Influences of pressure-injected cyclic AMP on the membrane current and characteristics of an identified neuron of Aplysia kurodai.

Abstract

The ionic mechanism of the effect of intracellularly injected adenosine 3′, 5′-cyclic monophosphate (cAMP) on the membrane of identified neuron L5 of Aplysia kurodai was investigated with conventional voltage-clamp and ion-substitution techniques. The intracellular elevation of cAMP caused an inward current (I_cAMP), which was not accompanied by a significant change in membrane conductance at potentials more hyperpolarized than -60mV. The current increased over the voltage range (-50 to -30mV) associated with a conductance decrease and decreased at potentials more hyperpolarized than -60mV. Elevated intracellular cAMP was found to enhance a region of negative slope resistance in steady-state I-V relations. Duration of the I_cAMP was greatly prolonged by bath-applied isobutylmethylxanthine (50μM), but imidazole (10mM) had an opposite effect on the I_cAMP. Tolbutamide (5mM), a protein kinase inhibitor, reduced the I_cAMP. The current was not affected by the presence of bath-applied TTX (50μM), ouabain (50μM), or triaminopyrimidine (5mM).
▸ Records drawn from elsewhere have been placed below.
What follows belongs to an exercise in optimizing a design on an open flow for small area; a production flow would make more cautious choices.
The RTL was checked by simulation tests, not by an equivalence proof against the original design.
Power is estimated from default activity; no workload was simulated.

==> flow/design.v <==
module gaincontroller (
    input clk,
    input rst,
    input [7:0] input_signal,
    output reg [7:0] output_signal,
    output vsync,
    output hsync
);
reg [5:0] i;                      
reg [5:0] j;                      
wire [5:0] i_d;
wire [5:0] j_d;
wire [7:0] fa;
wire [7:0] fb;
wire i_end;                       
gain_iblk u_i (.rst(rst), .i5(i[5]), .i4(i[4]), .i3(i[3]), .i2(i[2]), .i1(i[1]), .i0(i[0]),
    .d5(i_d[5]), .d4(i_d[4]), .d3(i_d[3]), .d2(i_d[2]), .d1(i_d[1]), .d0(i_d[0]),
    .f7(fa[7]), .f6(fa[6]), .f5(fa[5]), .f4(fa[4]), .f3(fa[3]), .f2(fa[2]), .f1(fa[1]), .f0(fa[0]),
    .sync(vsync), .last(i_end));
gain_jblk u_j (.rst(rst), .en(i_end), .j5(j[5]), .j4(j[4]), .j3(j[3]), .j2(j[2]), .j1(j[1]), .j0(j[0]),
    .d5(j_d[5]), .d4(j_d[4]), .d3(j_d[3]), .d2(j_d[2]), .d1(j_d[1]), .d0(j_d[0]),
    .f7(fb[7]), .f6(fb[6]), .f5(fb[5]), .f4(fb[4]), .f3(fb[3]), .f2(fb[2]), .f1(fb[1]), .f0(fb[0]),
    .sync(hsync));
wire [7:0] sat;
gain_add u_add (.x(input_signal), .fa(fa), .fb(fb), .y(sat));
always @(posedge clk) begin
  i <= i_d;
  j <= j_d;
  if (rst)
    output_signal <= 8'd0;
  else
    output_signal <= sat;
end
endmodule
module gain_add (
    input [7:0] x,
    input [7:0] fa,
    input [7:0] fb,
    output [7:0] y
);
wire k0 = fa[0] & fb[0];
wire k1 = (fa[1] & fb[1]) | (fa[1] & k0) | (fb[1] & k0);
wire k2 = (fa[2] & fb[2]) | (fa[2] & k1) | (fb[2] & k1);
wire [4:0] ps, pc;
assign {pc[0], ps[0]} = x[0] + fa[3] + fb[3];
assign {pc[1], ps[1]} = x[1] + fa[4] + fb[4];
assign {pc[2], ps[2]} = x[2] + fa[5] + fb[5];
assign {pc[3], ps[3]} = x[3] + fa[6] + fb[6];
assign {pc[4], ps[4]} = x[4] + fa[7] + fb[7];
wire [8:1] c;
wire [7:0] s;
assign {c[1], s[0]} = ps[0] + k2;
assign {c[2], s[1]} = ps[1] + pc[0] + c[1];
assign {c[3], s[2]} = ps[2] + pc[1] + c[2];
assign {c[4], s[3]} = ps[3] + pc[2] + c[3];
assign {c[5], s[4]} = ps[4] + pc[3] + c[4];
assign {c[6], s[5]} = x[5] + pc[4] + c[5];
assign {c[7], s[6]} = x[6] + c[6];
assign {c[8], s[7]} = x[7] + c[7];
assign y = s | {8{c[8]}};
endmodule
module gain_iblk ( 
    rst, i5, i4, i3, i2, i1, i0,
    d5, d4, d3, d2, d1, d0, f7, f6, f5, f4, f3, f2, f1, f0, sync, last  );
  input  rst, i5, i4, i3, i2, i1, i0;
  output d5, d4, d3, d2, d1, d0, f7, f6, f5, f4, f3, f2, f1, f0, sync, last;
  wire new_n25, new_n26, new_n27, new_n28, new_n29, new_n30, new_n32,
    new_n33, new_n35, new_n36, new_n38, new_n39, new_n41, new_n42, new_n45,
    new_n46, new_n47, new_n48, new_n49, new_n50, new_n51, new_n52, new_n53,
    new_n54, new_n55, new_n56, new_n57, new_n59, new_n60, new_n61, new_n64,
    new_n65, new_n66, new_n67, new_n68, new_n69, new_n71, new_n72, new_n73,
    new_n74, new_n75, new_n76, new_n78, new_n81, new_n82;
  assign last = ~i5 & i0;
  assign new_n25 = i5 & ~i0;
  assign new_n26 = i1 & new_n25;
  assign new_n27 = i2 & new_n26;
  assign new_n28 = i3 & new_n27;
  assign new_n29 = i4 & new_n28;
  assign new_n30 = ~last & ~new_n29;
  assign d5 = rst | new_n30;
  assign new_n32 = ~i4 & ~new_n28;
  assign new_n33 = ~rst & ~new_n29;
  assign d4 = ~new_n32 & new_n33;
  assign new_n35 = ~i3 & ~new_n27;
  assign new_n36 = ~rst & ~new_n28;
  assign d3 = ~new_n35 & new_n36;
  assign new_n38 = ~i2 & ~new_n26;
  assign new_n39 = ~rst & ~new_n27;
  assign d2 = ~new_n38 & new_n39;
  assign new_n41 = ~i1 & ~new_n25;
  assign new_n42 = ~new_n26 & ~new_n41;
  assign d1 = ~rst & new_n42;
  assign d0 = rst | new_n25;
  assign new_n45 = i4 & i3;
  assign new_n46 = ~i4 & ~i3;
  assign new_n47 = ~new_n45 & ~new_n46;
  assign new_n48 = i4 & ~i2;
  assign new_n49 = ~i4 & i2;
  assign new_n50 = ~new_n48 & ~new_n49;
  assign new_n51 = ~new_n41 & new_n50;
  assign new_n52 = i3 & ~new_n51;
  assign new_n53 = i4 & ~new_n26;
  assign new_n54 = ~i2 & ~new_n53;
  assign new_n55 = ~new_n52 & new_n54;
  assign new_n56 = new_n41 & new_n48;
  assign new_n57 = ~new_n47 & ~new_n51;
  assign f6 = ~new_n56 & new_n57;
  assign new_n59 = ~i4 & i1;
  assign new_n60 = i2 & ~new_n59;
  assign new_n61 = ~f6 & new_n60;
  assign f2 = new_n55 | new_n61;
  assign f7 = ~new_n47 & f2;
  assign new_n64 = i4 & new_n42;
  assign new_n65 = i3 & ~new_n49;
  assign new_n66 = ~i3 & new_n49;
  assign new_n67 = ~new_n65 & ~new_n66;
  assign new_n68 = ~new_n51 & new_n67;
  assign new_n69 = ~new_n59 & ~new_n68;
  assign f5 = ~new_n64 & new_n69;
  assign new_n71 = i1 & new_n67;
  assign new_n72 = new_n50 & ~new_n71;
  assign new_n73 = new_n25 & ~new_n72;
  assign new_n74 = ~i1 & ~new_n67;
  assign new_n75 = ~new_n50 & new_n71;
  assign new_n76 = ~new_n74 & ~new_n75;
  assign f1 = new_n73 | ~new_n76;
  assign new_n78 = new_n25 & f1;
  assign f4 = ~new_n68 & ~new_n78;
  assign f3 = ~new_n25 & f2;
  assign new_n81 = ~i3 & ~new_n50;
  assign new_n82 = new_n76 & new_n81;
  assign f0 = ~new_n25 & ~new_n82;
  assign sync = ~i5 & ~i0;
endmodule
module gain_jblk ( 
    rst, en, j5, j4, j3, j2, j1, j0,
    d5, d4, d3, d2, d1, d0, f7, f6, f5, f4, f3, f2, f1, f0, sync  );
  input  rst, en, j5, j4, j3, j2, j1, j0;
  output d5, d4, d3, d2, d1, d0, f7, f6, f5, f4, f3, f2, f1, f0, sync;
  wire new_n24, new_n25, new_n26, new_n27, new_n28, new_n29, new_n30,
    new_n31, new_n32, new_n34, new_n35, new_n37, new_n38, new_n40, new_n41,
    new_n43, new_n44, new_n46, new_n47, new_n49, new_n50, new_n51, new_n52,
    new_n53, new_n54, new_n55, new_n56, new_n57, new_n58, new_n59, new_n60,
    new_n61, new_n62, new_n63, new_n64, new_n66, new_n67, new_n68, new_n71,
    new_n72, new_n73, new_n75, new_n76, new_n77, new_n78, new_n79, new_n80,
    new_n82;
  assign new_n24 = en & j0;
  assign new_n25 = ~j5 & ~new_n24;
  assign new_n26 = j5 & j0;
  assign new_n27 = en & new_n26;
  assign new_n28 = ~j1 & new_n27;
  assign new_n29 = ~j2 & new_n28;
  assign new_n30 = j3 & new_n29;
  assign new_n31 = j4 & new_n30;
  assign new_n32 = ~new_n25 & ~new_n31;
  assign d5 = rst | new_n32;
  assign new_n34 = ~j4 & ~new_n30;
  assign new_n35 = ~rst & ~new_n31;
  assign d4 = ~new_n34 & new_n35;
  assign new_n37 = ~j3 & ~new_n29;
  assign new_n38 = ~rst & ~new_n30;
  assign d3 = ~new_n37 & new_n38;
  assign new_n40 = j2 & ~new_n28;
  assign new_n41 = ~rst & ~new_n29;
  assign d2 = new_n40 | ~new_n41;
  assign new_n43 = j1 & ~new_n27;
  assign new_n44 = ~rst & ~new_n28;
  assign d1 = new_n43 | ~new_n44;
  assign new_n46 = ~en & ~j0;
  assign new_n47 = ~rst & ~new_n46;
  assign d0 = ~new_n27 & new_n47;
  assign new_n49 = j4 & j3;
  assign new_n50 = ~j4 & ~j3;
  assign new_n51 = ~new_n49 & ~new_n50;
  assign new_n52 = j1 & ~new_n26;
  assign new_n53 = j4 & j2;
  assign new_n54 = ~j4 & ~j2;
  assign new_n55 = ~new_n53 & ~new_n54;
  assign new_n56 = new_n51 & ~new_n55;
  assign new_n57 = j3 & new_n52;
  assign new_n58 = ~j2 & new_n50;
  assign new_n59 = ~new_n26 & ~new_n58;
  assign new_n60 = ~j4 & ~j1;
  assign new_n61 = j4 & j1;
  assign new_n62 = ~new_n60 & ~new_n61;
  assign new_n63 = ~new_n59 & new_n62;
  assign new_n64 = ~new_n57 & ~new_n63;
  assign f5 = ~new_n56 & ~new_n64;
  assign new_n66 = new_n52 & f5;
  assign new_n67 = new_n51 & ~new_n64;
  assign new_n68 = ~new_n55 & ~new_n67;
  assign f2 = ~new_n66 & ~new_n68;
  assign f7 = ~new_n51 & f2;
  assign new_n71 = new_n57 & new_n68;
  assign new_n72 = ~new_n52 & new_n55;
  assign new_n73 = ~new_n51 & ~new_n72;
  assign f6 = ~new_n71 & new_n73;
  assign new_n75 = ~new_n51 & new_n64;
  assign new_n76 = ~new_n67 & ~new_n75;
  assign new_n77 = f2 & new_n76;
  assign new_n78 = new_n26 & ~new_n77;
  assign new_n79 = ~j1 & new_n56;
  assign new_n80 = ~new_n66 & ~new_n79;
  assign f1 = new_n78 | ~new_n80;
  assign new_n82 = ~new_n52 & ~f1;
  assign f4 = new_n66 | new_n82;
  assign f0 = new_n52 | new_n59;
  assign f3 = f2 & f0;
  assign sync = ~j5 & j0;
endmodule
==> flow/flow/run.sh <==
#!/bin/bash
# Own layout flow: the standard ORFS flow with these changes:
#  - synthesis: the adder module gain_add is mapped to full/half-adder cells
#    (extract_fa on that module only, before any ABC run); the design is then
#    flattened and mapped by ABC with each script in flow/*.abc, keeping the
#    smallest result (flow/abc_best.tcl);
#  - port buffers are buf_1; CTS adds no dummy loads.
# Each tool's output goes to a log of its own in this folder (synth.log,
# finish.log) and ORFS's per-step logs under orfs/logs.
set -euo pipefail
W=$PWD
F=$W/flow

sed -e 's/synth -top \$::env(DESIGN_NAME) -run fine: /synth -top $::env(DESIGN_NAME) -noabc -run fine: /' \
    -e 's/^  extract_fa .*$/  extract_fa {*}[dont_use_extract_fa_args] gain_add/' \
    -e 's/^  dont_use_after_adder_step$/  dont_use_after_adder_step\n  setattr -mod -unset keep_hierarchy\n  setattr -unset keep_hierarchy\n  flatten\n  opt_clean -purge/' \
    -e 's/^  log_cmd abc {\*}\$abc_args$/  source $::env(MY_ABC_TCL)/' \
    "$FLOW_HOME/scripts/synth.tcl" > "$W/synth_fa.tcl"
grep -q -- '-noabc -run fine:' "$W/synth_fa.tcl"
grep -q 'extract_fa .* gain_add' "$W/synth_fa.tcl"
grep -q '^  flatten$' "$W/synth_fa.tcl"
grep -q 'MY_ABC_TCL' "$W/synth_fa.tcl"

sed -e "s#\$::env(SCRIPTS_DIR)/synth.tcl#$W/synth_fa.tcl#" "$W/synth_recipe.tcl" > "$W/synth_recipe_fa.tcl"
grep -q "synth_fa.tcl" "$W/synth_recipe_fa.tcl"
sed -e "s#SYNTH_SCRIPT=[^ ]*#SYNTH_SCRIPT=$W/synth_recipe_fa.tcl#" "$W/standard.sh" > "$W/standard_fa.sh"
grep -q "synth_recipe_fa.tcl" "$W/standard_fa.sh"

export MY_ABC_TCL=$F/abc_best.tcl
export MY_ABC_SCRIPTS="$F/s_b4.abc $F/s_e1.abc $F/s_a2.abc $F/s_f1.abc $F/s_c4.abc"
bash "$W/standard_fa.sh" SYNTH_HIERARCHICAL=1 synth > "$W/synth.log" 2>&1
bash "$W/standard_fa.sh" SYNTH_HIERARCHICAL=1 \
  "BUFFER_PORTS_ARGS=-buffer_cell sky130_fd_sc_hd__buf_1" \
  "CTS_ARGS=-sink_clustering_enable -repair_clock_nets -dont_use_dummy_load" \
  finish > "$W/finish.log" 2>&1
==> flow/flow/abc_best.tcl <==
# Map with each ABC script in MY_ABC_SCRIPTS and keep the result with the
# least cell area (sourced in place of synth.tcl's single abc call).
set my_abc_rest [lrange $abc_args 2 end]
design -save my_pre_abc
set my_best_area ""
set my_best_script ""
foreach my_scr $::env(MY_ABC_SCRIPTS) {
  design -load my_pre_abc
  abc -script $my_scr {*}$my_abc_rest
  set my_st [tee -q -s result.string stat {*}$lib_args]
  if { [regexp {Chip area for module[^:]*: ([0-9.]+)} $my_st -> my_area] } {
    puts "ABC script $my_scr: cell area $my_area"
    if { $my_best_area eq "" || $my_area < $my_best_area } {
      set my_best_area $my_area
      set my_best_script $my_scr
    }
  }
}
design -load my_pre_abc
puts "Using ABC script $my_best_script (cell area $my_best_area)"
abc -script $my_best_script {*}$my_abc_rest
==> flow/flow/s_a2.abc <==
strash
&get -n
&fraig -x
&put
scorr
dc2
strash
&get -n
&dch -f
&nf -R 1000
&put
==> flow/flow/s_b4.abc <==
strash
&get -n
&fraig -x
&put
scorr
dc2
strash
dch -f
amap
==> flow/flow/s_c4.abc <==
strash
dc2
strash
&get -n
&dch -f
&nf -a -R 1000
&put
strash
dch -f
amap
==> flow/flow/s_e1.abc <==
strash
&get -n
&fraig -x
&put
scorr
dc2
strash
dch -f
amap
strash
dch -f
amap
strash
dch -f
amap
==> flow/flow/s_f1.abc <==
strash
&get -n
&fraig -x
&put
scorr
dc2
strash
dch -f
amap
strash
dch -f
amap
strash
dch -f
amap
strash
dch -f
amap
strash
dch -f
amap
strash
dch -f
amap
strash
dch -f
amap
strash
dch -f
amap
==> flow/standard.sh <==
#!/bin/bash
# synth_recipe.tcl (not shown) runs the flow's synth.tcl, then flattens the netlist and writes it again
# the make line also repeats each setting of config.mk as NAME=value (left out here)
make -C /OpenROAD-flow-scripts/flow DESIGN_CONFIG=/design/flow/config.mk WORK_HOME=/design/flow/orfs CLKGATE_MAP_FILE= SYNTH_SCRIPT=/design/flow/synth_recipe.tcl "${@:-finish}"
==> flow/config.mk <==
export PLATFORM = sky130hd
export DESIGN_NAME = gaincontroller
export DESIGN_NICKNAME = gaincontroller
export VERILOG_FILES = /design/flow/design.v
export SDC_FILE = /design/flow/constraint.sdc
export NUM_CORES = 4
export LEC_CHECK = 0
export CAP_MARGIN = 20
export CORE_AREA = 2.3 2.72 61.64 59.84
export DIE_AREA = 0 0 64 62.56
export SLEW_MARGIN = 20
==> flow/constraint.sdc <==
create_clock -name core_clock -period 14.0 [get_ports {clk}]
set_input_delay 2.8000 -clock core_clock [delete_from_list [all_inputs] [get_ports {clk}]]
set_output_delay 2.8000 -clock core_clock [all_outputs]
set_load 0.01 [all_outputs]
Reduction of [Na⁺]₀ reversibly decreased the I_cAMP. Li⁺ could largely substitute for Na⁺. Alterations of [K⁺]₀, and bath application of 4-AP (5mM) and TEA (30mM) did not affect the I_cAMP, In the presence of Na⁺, Cl^-, and divalent cations such as Ca²⁺ and Ba²⁺ inhibited the I_cAMP. These results suggest that fast elevation of intracellular cAMP induces a TTX-resistant slow Na⁺ inward current, and the current might be due to activation of cAMP-dependent protein kinase.